<file path="src/dip_config_regs.vh">
// Summary of operation
// Differential outputs disabled until software enables them
// Force switch ON selects fixed IP, port, node
// Force switch leaves baud-rate settings untouched
// Offset from switches 4-5-6, switch 4 MSB
// Fourth IP octet is base plus offset
// Node address is base plus offset times 16
// Switches sampled once after reset only
// Captured switches readable by diagnostic query
// User keeps switches 2, 7, 8 OFF
// IP octet sum wraps modulo 256
`ifndef DIP_CONFIG_REGS_VH
`define DIP_CONFIG_REGS_VH
// Register byte addresses
`define ADDR_SNAPSHOT   12'h000
`define ADDR_BASE_IP    12'h004
`define ADDR_BASE_PORT  12'h008
`define ADDR_BASE_NODE  12'h00C
`define ADDR_EFF_IP     12'h010
`define ADDR_EFF_PORT   12'h014
`define ADDR_EFF_NODE   12'h018
`define ADDR_DIFF_EN    12'h01C
`define ADDR_BAUD       12'h020
// Switch positions inside the 8-bit bank (switch n at bit n-1)
`define SW_FORCE        2
`define SW_OFF_MSB      3
`define SW_OFF_MID      4
`define SW_OFF_LSB      5
// Forced defaults: 172.1.1.101, port 50000, node 64
`define DEF_IP          32'hAC010165
`define DEF_PORT        16'hC350
`define DEF_NODE        8'h40
// Node offset scale shift (times 16)
`define NODE_SHIFT      4
// Reset values
`define RST_BASE_IP     32'hC0A80001
`define RST_BASE_PORT   16'hC350
`define RST_BASE_NODE   8'h01
`define RST_BAUD        32'h0001C200
`define RST_DIFF_EN     1'b0
`endif

</file>
<file path="src/dip_switch_address_config.v">
`timescale 1ns/1ps
`include "dip_config_regs.vh"
module dip_switch_address_config
#(
   parameter NDIFF = 4                 // Number of differential outputs
)
(
   // Clock and reset
   input  wire             CLK,        // 25 MHz clock
   input  wire             RST_N,      // Async reset, active low
   // Board switches
   input  wire [7:0]       DIP_SW,     // Switches 1..8, ON = 1
   // Register bus
   input  wire             PSEL,       // APB select
   input  wire             PENABLE,    // APB enable
   input  wire             PWRITE,     // APB direction
   input  wire [11:0]      PADDR,      // APB byte address
   input  wire [31:0]      PWDATA,     // APB write data
   output wire             PREADY,     // APB ready
   output reg  [31:0]      PRDATA,     // APB read data
   output wire             PSLVERR,    // APB error
   // Differential outputs
   input  wire [NDIFF-1:0] DIFF_CMD,   // Software output levels
   output wire [NDIFF-1:0] DIFF_OUT,   // Differential output level
   output wire [NDIFF-1:0] DIFF_OE,    // Differential driver enable
   // Captured identity for the communication stacks
   output reg  [31:0]      EFF_IP,     // Effective IP address
   output reg  [15:0]      EFF_PORT,   // Effective port
   output reg  [7:0]       EFF_NODE,   // Effective node address
   output wire [31:0]      BAUD,       // Baud setting, passed through
   output wire             CFG_VALID   // Switches captured
);
   // Software-visible configuration
   reg  [31:0]      base_ip_reg;       // Base IP (base_ip_octet_table)
   reg  [15:0]      base_port_reg;     // Base port
   reg  [7:0]       base_node_reg;     // base_node_address
   reg  [31:0]      baud_reg;          // Baud setting
   reg  [NDIFF-1:0] diff_en_reg;       // Output enables
   // Internal wiring
   wire [7:0]       snap;              // Captured switches
   wire             done;              // Capture done
   wire [2:0]       offset;            // Address offset
   wire             force_def;         // Force defaults switch
   wire             wr;                // Write strobe
   wire             rd;                // Read strobe
   reg              hit;               // Address mapped

   // One-time switch capture. The bank is read at the first edge after
   // reset and then frozen, so a switch moved while running only takes
   // effect at the next reset. Switch 1 is a purely analogue terminator
   // and is captured only so that the snapshot shows the whole bank.
   switch_capture #(.W(8)) u_cap
   (
      .CLK   (CLK),
      .RST_N (RST_N),
      .SW_IN (DIP_SW),
      .SNAP  (snap),
      .DONE  (done)
   );

   // Effective values can be trusted one cycle after CFG_VALID rises
   assign CFG_VALID = done;
   // Switch 4 weighs four, switch 5 two and switch 6 one
   assign offset    = {snap[`SW_OFF_MSB], snap[`SW_OFF_MID], snap[`SW_OFF_LSB]}
                      & {3{done}};
   // Force switch only acts once the bank has been captured
   assign force_def = snap[`SW_FORCE] & done;
   // Switches 2, 7, 8 are assumed OFF and are not acted on
   assign BAUD      = baud_reg;

   // APB strobes. The slave never stalls: PREADY is tied high, so
   // every access phase lasts exactly one cycle and a write lands
   // on the rising edge that closes it. Unmapped addresses raise
   // PSLVERR in the access phase; the write is dropped, a read gives 0.
   assign wr      = PSEL & PENABLE & PWRITE;
   assign rd      = PSEL & PENABLE & ~PWRITE;
   assign PREADY  = 1'b1;
   assign PSLVERR = PSEL & PENABLE & ~hit;

   // Address decode; one word per register, byte addresses
   //   000 switch snapshot, read only (diagnostic query)
   //   004 base IP address, low octet takes the offset
   //   008 base port
   //   00C base node address
   //   010 effective IP, read only
   //   014 effective port, read only
   //   018 effective node address, read only
   //   01C differential output enables
   //   020 baud setting, never touched by the force switch
   always @*
   begin
      // Snapshot
      if (PADDR == `ADDR_SNAPSHOT)
         hit = 1'b1;
      // Base IP
      else if (PADDR == `ADDR_BASE_IP)
         hit = 1'b1;
      // Base port
      else if (PADDR == `ADDR_BASE_PORT)
         hit = 1'b1;
      // Base node address
      else if (PADDR == `ADDR_BASE_NODE)
         hit = 1'b1;
      // Effective IP
      else if (PADDR == `ADDR_EFF_IP)
         hit = 1'b1;
      // Effective port
      else if (PADDR == `ADDR_EFF_PORT)
         hit = 1'b1;
      // Effective node address
      else if (PADDR == `ADDR_EFF_NODE)
         hit = 1'b1;
      // Output enables
      else if (PADDR == `ADDR_DIFF_EN)
         hit = 1'b1;
      // Baud setting
      else if (PADDR == `ADDR_BAUD)
         hit = 1'b1;
      // Nothing mapped here
      else
         hit = 1'b0;
   end

   // Writable configuration registers
   always @(posedge CLK or negedge RST_N)
   begin
      if (!RST_N)
      begin
         base_ip_reg   <= `RST_BASE_IP;
         base_port_reg <= `RST_BASE_PORT;
         base_node_reg <= `RST_BASE_NODE;
         baud_reg      <= `RST_BAUD;
         diff_en_reg   <= {NDIFF{`RST_DIFF_EN}};
      end
      else if (wr)
      begin
         // Base IP, whole word
         if (PADDR == `ADDR_BASE_IP)
            base_ip_reg <= PWDATA;
         // Base port, low half
         else if (PADDR == `ADDR_BASE_PORT)
            base_port_reg <= PWDATA[15:0];
         // Base node address, low byte
         else if (PADDR == `ADDR_BASE_NODE)
            base_node_reg <= PWDATA[7:0];
         // Software takes control of the outputs here
         else if (PADDR == `ADDR_DIFF_EN)
            diff_en_reg <= PWDATA[NDIFF-1:0];
         // Baud setting, whole word
         else if (PADDR == `ADDR_BAUD)
            baud_reg <= PWDATA;
      end
   end

   // Outputs stay off until software enables each one; the level is
   // gated as well, so a disabled driver never shows a stale command
   // even if the pad logic ignores the enable.
   assign DIFF_OE  = diff_en_reg;
   assign DIFF_OUT = DIFF_CMD & diff_en_reg;

   // Effective identity, registered; follows a base write one cycle later
   // and is meaningful from the second edge after reset release.
   always @(posedge CLK or negedge RST_N)
   begin
      if (!RST_N)
      begin
         EFF_IP   <= 32'h00000000;
         EFF_PORT <= 16'h0000;
         EFF_NODE <= 8'h00;
      end
      // Force switch replaces address, IP and port, never baud
      else if (force_def)
      begin
         EFF_IP   <= `DEF_IP;
         EFF_PORT <= `DEF_PORT;
         EFF_NODE <= `DEF_NODE;
      end
      else
      begin
         // Normal path: IP is base plus the switch offset, node is base plus 16 times the offset, port is the base
         // Low octet sum wraps in eight bits
         EFF_IP   <= {base_ip_reg[31:8],
                      base_ip_reg[7:0] + {5'h00, offset}};
         EFF_PORT <= base_port_reg;
         EFF_NODE <= base_node_reg
                     + {1'b0, offset, {`NODE_SHIFT{1'b0}}};
      end
   end

   // Read mux; snapshot register is the diagnostic query
   always @*
   begin
      PRDATA = 32'h00000000;
      if (rd)
      begin
         // Switch bank as captured, with the capture flag above it
         if (PADDR == `ADDR_SNAPSHOT)
            PRDATA = {23'h000000, done, snap};
         // Base IP
         else if (PADDR == `ADDR_BASE_IP)
            PRDATA = base_ip_reg;
         // Base port
         else if (PADDR == `ADDR_BASE_PORT)
            PRDATA = {16'h0000, base_port_reg};
         // Base node address
         else if (PADDR == `ADDR_BASE_NODE)
            PRDATA = {24'h000000, base_node_reg};
         // Effective IP
         else if (PADDR == `ADDR_EFF_IP)
            PRDATA = EFF_IP;
         // Effective port
         else if (PADDR == `ADDR_EFF_PORT)
            PRDATA = {16'h0000, EFF_PORT};
         // Effective node address
         else if (PADDR == `ADDR_EFF_NODE)
            PRDATA = {24'h000000, EFF_NODE};
         // Output enables
         else if (PADDR == `ADDR_DIFF_EN)
            PRDATA = {{(32-NDIFF){1'b0}}, diff_en_reg};
         // Baud setting
         else if (PADDR == `ADDR_BAUD)
            PRDATA = baud_reg;
      end
   end
endmodule // dip_switch_address_config

</file>
<file path="src/switch_capture.v">
`timescale 1ns/1ps
`include "dip_config_regs.vh"
module switch_capture
#(
   parameter W = 8                  // Switch bank width
)
(
   input  wire         CLK,         // System clock
   input  wire         RST_N,       // Async reset, active low
   input  wire [W-1:0] SW_IN,       // Raw switch levels
   output reg  [W-1:0] SNAP,        // Captured switches
   output reg          DONE         // Capture has happened
);
   // Capture once at the first edge after reset release, then freeze
   always @(posedge CLK or negedge RST_N)
   begin
      if (!RST_N)
      begin
         SNAP <= {W{1'b0}};
         DONE <= 1'b0;
      end
      else if (!DONE)
      begin
         SNAP <= SW_IN;
         DONE <= 1'b1;
      end
   end
endmodule // switch_capture

</file>
<file path="config.mk">
export PLATFORM = sky130hd
export DESIGN_NAME = dip_switch_address_config
export DESIGN_NICKNAME = d
export VERILOG_FILES = /design/src/dip_switch_address_config.v /design/src/switch_capture.v
export VERILOG_INCLUDE_DIRS = /design/src
export SDC_FILE = /design/constraint.sdc
export NUM_CORES = 1
export LEC_CHECK = 0
export ABC_AREA = 0
export BUFFER_PORTS_ARGS = -buffer_cell sky130_fd_sc_hd__buf_4
export CAP_MARGIN = 40
export CELL_PAD_IN_SITES_DETAIL_PLACEMENT = 1
export CELL_PAD_IN_SITES_GLOBAL_PLACEMENT = 1
export CORE_MARGIN = 5
export CORE_UTILIZATION = 38
export CTS_CLUSTER_SIZE = 20
export DETAILED_ROUTE_END_ITERATION = 8
export PLACE_DENSITY_LB_ADDON = 0.1
export SYNTH_ARGS = -nofsm -noshare
export SYNTH_HDL_FRONTEND = slang
export SYNTH_HIERARCHICAL = 1
export SYNTH_SLANG_ARGS = --single-unit
</file>
<file path="constraint.sdc">
create_clock -name CLK -period 1.85 [get_ports CLK]
set_input_delay 0.2775 -clock CLK [delete_from_list [all_inputs] [get_ports CLK]]
set_output_delay 0.2775 -clock CLK [all_outputs]
set_load 0.1 [all_outputs]
</file>
After elaboration in Yosys (flattened, before gate mapping)

Cells that the tools add are included.
Widths: inputs -> output; s select.

Add/subtract/negate cells: 2
Equal/unequal tests: 8
Muxes and demuxes: 22
Bitwise operators: 13
Reductions and logical operators: 6

Operators with widths:

| operator            | number |
|---|---|
| $mux 32             | 11 |
| $eq 12x5->1 const B | 4 |
| $eq 12x4->1 const B | 2 |
| $mux 16             | 1 |
| $eq 12x3->1 const B | 1 |
| $eq 12x6->1 const B | 1 |
| $logic_not 12->1    | 1 |
| $mux 1              | 9 |
| $add 8x3->8         | 1 |
| $add 8x7->8         | 1 |
| $mux 8              | 1 |
| $not 1->1           | 6 |
| $reduce_and 6->1    | 1 |
| $and 1x1->1         | 5 |
| $reduce_and 5->1    | 1 |
| $and 4x4->4         | 1 |
| $reduce_and 4->1    | 1 |
| $and 3x3->3         | 1 |
| $reduce_and 3->1    | 1 |
| $reduce_and 2->1    | 1 |

Register bits after elaboration: 157
Input bits: 61
Output and inout bits: 131

Depth between registers and ports, before layout

Word-level depth: 12
Mapped depth: 8

Modules after synthesis

Netlist, hierarchy kept.

Modules (own cells, without submodules):

| module                    | times used | cells each | area an instance (sq um) | seq. area each (sq um) |
|---|---|---|---|---|
| dip_switch_address_config | 1          | 625        | 7,163.1                  | 3,724.8 |
| switch_capture            | 1          | 19         | 360.3                    | 225.2 |

Least setup slack after synthesis

OpenSTA, ideal clock, no wires.

Path type: register to output
Start: register EFF_NODE[5]
End: output port PRDATA[5]
Arrival time: 3.825 ns
Path slack: -2.252 ns
Stages on the path, launching flop included: 6
Path buffers: 0
Cells stage by stage: dfrtp_1 > nand2b_1 > a21oi_1 > a21oi_1 > a211o_1 > a221oi_1

Longest elaborated chain between the ends: 8

RTL lines:

| item                   | RTL line                        | text |
|---|---|---|
| start, declared        | dip_switch_address_config.v:29  | `output reg [7:0] EFF_NODE,` |
| start signal, assigned | dip_switch_address_config.v:176 | `` EFF_NODE <= `DEF_NODE; `` |
| start signal, assigned | dip_switch_address_config.v:185 | `EFF_NODE <= base_node_reg` |
| $mux 32                | dip_switch_address_config.v:215 | `` else if (PADDR == `ADDR_EFF_NODE) `` |
| $mux 32                | dip_switch_address_config.v:212 | `` else if (PADDR == `ADDR_EFF_PORT) `` |
| $mux 32                | dip_switch_address_config.v:209 | `` else if (PADDR == `ADDR_EFF_IP) `` |
| $mux 32                | dip_switch_address_config.v:206 | `` else if (PADDR == `ADDR_BASE_NODE) `` |
| $mux 32                | dip_switch_address_config.v:203 | `` else if (PADDR == `ADDR_BASE_PORT) `` |
| $mux 32                | dip_switch_address_config.v:200 | `` else if (PADDR == `ADDR_BASE_IP) `` |
| $mux 32                | dip_switch_address_config.v:197 | `` if (PADDR == `ADDR_SNAPSHOT) `` |
| $mux 32                | dip_switch_address_config.v:194 | `if (rd)` |
| end, declared          | dip_switch_address_config.v:20  | `output reg [31:0] PRDATA,` |

Every way passes these cells.

Worst setup path after layout

Start: input port PADDR[7]
End: output port PRDATA[2]

Longest elaborated chain between the ends: 11
Elaborated cells on any way between the ends: 19

RTL lines:

| item                  | RTL line                        | text |
|---|---|---|
| start, declared       | dip_switch_address_config.v:17  | `input wire [11:0] PADDR,` |
| $eq 12x6->1 (no line) | --                              |  |
| $mux 32               | dip_switch_address_config.v:221 | `` else if (PADDR == `ADDR_BAUD) `` |
| $mux 32               | dip_switch_address_config.v:218 | `` else if (PADDR == `ADDR_DIFF_EN) `` |
| $mux 32               | dip_switch_address_config.v:215 |  |
| $mux 32               | dip_switch_address_config.v:212 |  |
| $mux 32               | dip_switch_address_config.v:209 |  |
| $mux 32               | dip_switch_address_config.v:206 |  |
| $mux 32               | dip_switch_address_config.v:203 |  |
| $mux 32               | dip_switch_address_config.v:200 |  |
| $mux 32 *             | dip_switch_address_config.v:197 |  |
| $mux 32 *             | dip_switch_address_config.v:194 |  |

Every way passes the cells marked *; elsewhere a longest branch is shown, timed or not.

==> flow_metrics.py <==
metrics = {
    "yosys": {
        "ys_dominant_reg_cell": "sky130_fd_sc_hd__dfrtp_1",
        "ys_async_sr_fraction_pct": 100,
        "synth.largest_area_cell": "sky130_fd_sc_hd__dfrtp_1",
        "syn-mean-instance-area_um2": 11.7,
        "synth_top_area_share_pct": 46.6,
        "synth.distinct_cells": 61,
        "seq_area_frac_synth_pct": 52.5,
        "synth-seq-cells": 157,
        "synthesis.yosys.warnings": 6,
        "syn_nets": 713,
        "post_syn_area_mm2": 0.00752,
        "synthesis.instances": 644,
        "synth_edf_count": 0,
        "synth_area_leaders": "sky130_fd_sc_hd__dfrtp_1 47%, sky130_fd_sc_hd__mux2_2 13%, sky130_fd_sc_hd__dfstp_2 5.9%, sky130_fd_sc_hd__and2_1 3.5%, sky130_fd_sc_hd__nor2_1 2.6%",
    },
    "clock_tree": {
        "cts_buffers": 17,
        "path_clk_slew_ns": 0.06,
        "clkLatencyLatePin_ns": 0.44,
        "cts-htree-levels": 4,
        "cts_buffer_depth": 2,
        "sinks_on_the_clock_net": 157,
        "clockRootBuffer": "sky130_fd_sc_hd__clkbuf_16",
        "cts_tree": "yes",
    },
    "die": {
        "dieHeight_um": 151,
        "core_area_mm2": 0.0195,
        "die-width_um": 151,
        "placement_rows": 51,
        "die-area_mm2": 0.0227,
        "initial_utilization_pct": 38.7,
        "io-pin-count": 192,
    },
    "critical_path": {
        "cpPeakStageDelay_ns": 0.58,
        "critical-path-slowest-cell": "sky130_fd_sc_hd__or4b_4",
        "category_of_the_worst_setup_path_capture_point": "primary output",
        "crit_chain": "buf_6, or4b_4, buf_8, buf_6, nor4_2, o32ai_2, a32o_4, buf_12",
        "worst-endpoint-required_ns": 1.57,
        "timing.critical_path.to": "PRDATA[2]",
        "logic_depth_of_the_worst_register_to_register_path": 10,
        "critical_path.reg2reg.endpoint": "EFF_IP[7]",
        "ff2ff_setup_slack_ns": -0.26,
        "start_kind": "input port",
        "reg2reg_from": "u_cap/DONE",
        "crit_path_max_fanout": 5,
        "critPathBufInv": 4,
        "timing.critical_path.mode_cell": "sky130_fd_sc_hd__buf_6",
        "cp_num_cells": 8,
        "arrival_ns": 2.16,
        "criticalPathCategory": "in -> out",
        "timing.critical_path.from": "PADDR[7]",
        "path_delay_family": "simple AND/OR/NAND/NOR gates",
    },
    "route": {
        "detailroute.via_count": 6817,
        "wl_met3_um": 2010,
        "finalWirelength_um": 32700,
        "detailedRoute.firstPassIterationCount": 5,
        "drt_drc_violations_left": 0,
        "final_ant_viol_nets": 0,
        "wl_met1_um": 13100,
        "drt-initial-drc-count": 338,
        "drt_wl_cell_um": 26.8,
        "vias_per_cell": 5.59,
        "met2RoutedLength_um": 16800,
        "route.top_layer_used": "met4",
    },
    "grt": {
        "first_global_vias": 7488,
        "global_route_wire_length_before_repair_um": 44300,
        "grt_max_degree": 59,
        "gr-total-overflow": 0,
        "globalRouteTotalUtil_pct": 26.0,
        "grt_antenna_before_repair": 0,
    },
    "run_status": {
        "outcome": "finished, violations left",
        "violations": "setup timing",
    },
    "timing": {
        "maxSlewViolCount": 0,
        "final-setup-viol-count": 83,
        "max_clock_freq_ghz": 0.409,
        "final_hold_vio_count": 0,
        "final_period_util_pct": 132,
        "final.setup.worst_slack_ns": -0.592,
        "final.min_clock_period_ns": 2.44,
        "timing.clock.skew_ns": 0.0103,
        "unrepaired_setup_endpoints_after_global_routing": "yes",
    },
    "place": {
        "dp_worst_setup_slack_ns": -0.737,
        "place_area_mm2": 0.0105,
        "placed_cells_incl_taps": 1152,
        "detailed_place_hpwl_um": 20000,
        "placement.io_buffers": 190,
        "place.gp.congestion": 0.881,
    },
    "cells_and_area": {
        "layout-drive-gt1-share_pct": 66.7,
        "num-nets-final": 1011,
        "final-instance-count-excl-fill": 1220,
        "postLayoutCellArea_mm2": 0.0127,
        "area_delta_synth_final_pct": 68.7,
        "antennaDiodeCount": 0,
    },
    "job": {
        "max_cap_violations": 0,
    },
    "power_and_ir_drop": {
        "vdd_ir_drop_max_mv": 0.512,
        "leakagePower_nw": 5.75,
        "power_per_cell_area_mw_per_mm2": 681,
    },
    "worst_hold_path": {
        "hold_class": "in -> reg",
    },
}
layer usage:
metal / up-vias / track usage (%)
met2: 250 / 44.9
met5: - / 0
li1: 2909 / -
met4: 0 / 7.89
met3: 56 / 6.83
met1: 3602 / 31.8
how the worst min path moves through the flow:
stage	to	slack (ns)	startpoint	depth (start not counted)
2_1_floorplan	BAUD[0]	-0.02	RST_N	0
3_3_place_gp	BAUD[4]	0.12	RST_N	1
3_5_place_dp	BAUD[4]	0.12	RST_N	1
4_1_cts	u_cap/SNAP[3]	0.05	DIP_SW[3]	2
5_1_grt	u_cap/SNAP[7]	0.06	DIP_SW[7]	2
6_report	u_cap/SNAP[3]	0.07	DIP_SW[3]	2
logic make-up after synthesis:
family                     count (synthesis)  synth area share (%)
and+or+nand+nor                          185                  13.6
DFF                                      157                  52.5
AOI/OAI and AO/OA                        130                  12.3
muxes                                    104                  16.3
buffers and inverters                     52                  3.06
adders and majority gates                  8                  1.53
xor gates and xnor gates                   6                 0.698
other                                      2                0.0998
through the flow:
stage	util [%]	power (mW)	hold WS (ns)	TNS [ns]
global route	65.2	8.91	0.0560	-19.22
detailed placement	53.8	4.65	0.123	-61.62
global placement	53.8	4.63	0.122	-56.70
floorplan	-	4.15	-0.0181	-16.43
finish	65.2	8.65	0.0734	-16.57
CTS	61.1	8.62	0.0516	-14.19
power by group:
group	switching, mW	leakage [nW]	internal, mW
clock	1.54	0.320	2.39
combinational	0.771	3.40	0.396
sequential	0.0552	2.03	3.50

Exercise details =
Copy out all lines of the material containing the word "PSLVERR".

Task result =
   output wire             PSLVERR,    // APB error
   // PSLVERR in the access phase; the write is dropped, a read gives 0.
   assign PSLVERR = PSEL & PENABLE & ~hit;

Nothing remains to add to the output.